When a monster calls, the result is menacing, magical and moving – as Aberdeen audiences will discover for themselves when the award-winning West End version of Patrick Ness’s stunning novel arrives at His Majesty’s next week.
Actor Kaye Brown has some advice for those who are going to see this haunting tale, which uses a fantasy setting to deal with the very real and heartbreaking issue of a child coping with a parent’s cancer.
“It seems quite a dramatic and intense story, but it’s very beautifully done,” she said of A Monster Calls, which is described as a dazzling insight into love, life and healing. “It is a bit like opening a big story book – you need to sit back and let it wash over you, and take it as it is.
“Let it make you feel what you feel.”
The story follows 13-year-old Conor, whose mum is sick and not getting any better. One night, a tree-like monster calls at his window to tell the boy a series of stories, before Conor must tell his own story to face his own fears.
“Getting the very difficult and traumatic idea of a child’s mother dying of cancer across is done through a sort of nightmarish fairytale in which the story is told, but also in a loving way,” said Kaye, who plays Conor’s grandmother. “It’s very sorrowful and sad, but it does give you hope at the end.”
Kaye added that A Monster Calls is a visually stunning show that will intrigue audiences.
“There really is a lot of imagery in it,” she explained. “It’s not a conventional-looking piece of theatre; it’s quite fantastical. There are a lot of ropes hanging from the ceiling. Both the tree and different aspects of the fairy stories are used creating these ropes.
“There are aspects of mime and physical theatre to create these weird and wonderful tales the monster tells to try to help the boy understand what he’s going through.”
Kaye said the unusual way it tackles the subject matter is very imaginative.
“It makes you, as an audience member, think, and it doesn’t give you answers straight away,” she said. “It impacts on a visceral level as well as a literal level.
“But I think with all the fantasy genre that exists at the moment in TV and film and on stage, it’s done in a creative way that sparks the imagination; it takes you on a bit of a rollercoaster of feelings.”

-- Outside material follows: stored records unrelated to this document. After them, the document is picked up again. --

## config.mk

```make
export PLATFORM = sky130hd
export DESIGN_NAME = comp_fetch_ctrl
export DESIGN_NICKNAME = d
export VERILOG_FILES = /design/src/rtl/comp_pkg.sv /design/src/rtl/comp_fill_fifo.sv /design/src/rtl/comp_fetch_ctrl.sv
export SDC_FILE = /design/constraint.sdc
export NUM_CORES = 1
export LEC_CHECK = 0
export CAP_MARGIN = 15
export CORE_MARGIN = 8
export CORE_UTILIZATION = 45
export CTS_BUF_LIST = sky130_fd_sc_hd__clkbuf_8
export DETAILED_ROUTE_END_ITERATION = 10
export PLACE_DENSITY = 0.85
export SYNTH_ARGS = -nofsm -noshare
export SYNTH_HDL_FRONTEND = slang
export SYNTH_SLANG_ARGS = --single-unit
```

## constraint.sdc

```tcl
create_clock -name clk -period 10.83 [get_ports clk]
set_clock_uncertainty 0.15 [all_clocks]
set_input_delay 1.6245 -clock clk [delete_from_list [all_inputs] [get_ports clk]]
set_output_delay 1.6245 -clock clk [all_outputs]
set_load 0.01 [all_outputs]
```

Kaye thinks A Monster Calls will be interesting especially for a Scottish audience, touching as it does on myth and folklore.
“There is something of the earth about it and there is a Celtic feel to it as well,” she explained.
Kaye is enjoying her role as Conor’s grandma – someone he sees as constantly interfering.
“I think she’s a bit misunderstood,” she insisted. “Conor’s mother doesn’t want him to know the truth because she doesn’t want to upset her child.
So the grandmother is trying to hold the fort in a slightly ham-fisted way, and she is not always very successful.
“She comes across as quite brittle and potentially difficult – but that’s because of the circumstances.”
Kaye said aspects of the role are quite challenging:
“You have to go through the mill a little bit. There are a couple of harrowing scenes and you have to learn to negotiate that and how to play that in a way that doesn’t upset you, when you are having to do it day in day out. But it’s very satisfying.”
Given its subject matter, A Monster Calls is offering an outreach and engagement programme across the tour, something Kaye sees as vital.
“You can’t do a piece like this and just leave people hanging,” she said. “If people need to discuss it further or if it has brought up stuff that has happened to them personally, outreach is very, very important.”
Kaye is very much looking forward to the show coming to His Majesty’s as it will be a homecoming for her – she was brought up in Aberdeen, attending Ferryhill Primary and Harlaw Academy before moving away to study acting in 1980.
Her mum, who still lives in Cove Bay, met her Guyanese dad at Aberdeen University. Kaye and her brother and sister were born in Guyana, but in the 60s, her parents decided to return to Aberdeen to bring them up.
“My memories of Aberdeen are cold to begin with! But it was good,” she smiled, adding that her brother still teaches in the city. “We had a really nice upbringing. Ferryhill was a lovely area to be brought up in, with days down at the Duthie Park.”
She said it was her time at Stuart School of Dancing in the city that first had her treading the boards.
“I have actually set foot on stage at His Majesty’s before,” she revealed. “There was a semi-professional dramatic company that used to do musicals there every year and we did Hello, Dolly!.”